* _Problem description_
Nothing but the lines from the one with "export CELL_PAD_IN_SITES_GLOBAL_PLACEMENT = 1" down to the one with "create_clock -name clk" should be returned, exactly and with both ends included, from the material below.

* _Data records_
※ ※ ※

$ cat config.mk
export PLATFORM = sky130hd
export DESIGN_NAME = seg7_scan_decoder
export DESIGN_NICKNAME = d
export VERILOG_FILES = /design/src/rtl/seg7_pkg.sv /design/src/rtl/seg7_slot_status.sv /design/src/rtl/seg7_scan_decoder.sv
export SDC_FILE = /design/constraint.sdc
export NUM_CORES = 1
export LEC_CHECK = 0
export ABC_AREA = 0
export CAP_MARGIN = 10
export CELL_PAD_IN_SITES_DETAIL_PLACEMENT = 0
export CELL_PAD_IN_SITES_GLOBAL_PLACEMENT = 1
export CORE_MARGIN = 2
export CORE_UTILIZATION = 45
export CTS_CLUSTER_DIAMETER = 40
export DETAILED_ROUTE_END_ITERATION = 7
export GPL_ROUTABILITY_DRIVEN = 0
export PLACE_DENSITY_LB_ADDON = 0.1
export SYNTH_ARGS = -nofsm -noshare
export SYNTH_HDL_FRONTEND = slang
export SYNTH_SLANG_ARGS = --single-unit
$ cat constraint.sdc
create_clock -name clk -period 4.2 [get_ports clk]
set_input_delay 0.42 -clock clk [delete_from_list [all_inputs] [get_ports clk]]
set_output_delay 0.42 -clock clk [all_outputs]
set_load 0.03 [all_outputs]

※ ※ ※

* _Answer space_
export CELL_PAD_IN_SITES_GLOBAL_PLACEMENT = 1
export CORE_MARGIN = 2
export CORE_UTILIZATION = 45
export CTS_CLUSTER_DIAMETER = 40
export DETAILED_ROUTE_END_ITERATION = 7
export GPL_ROUTABILITY_DRIVEN = 0
export PLACE_DENSITY_LB_ADDON = 0.1
export SYNTH_ARGS = -nofsm -noshare
export SYNTH_HDL_FRONTEND = slang
export SYNTH_SLANG_ARGS = --single-unit
$ cat constraint.sdc
create_clock -name clk -period 4.2 [get_ports clk]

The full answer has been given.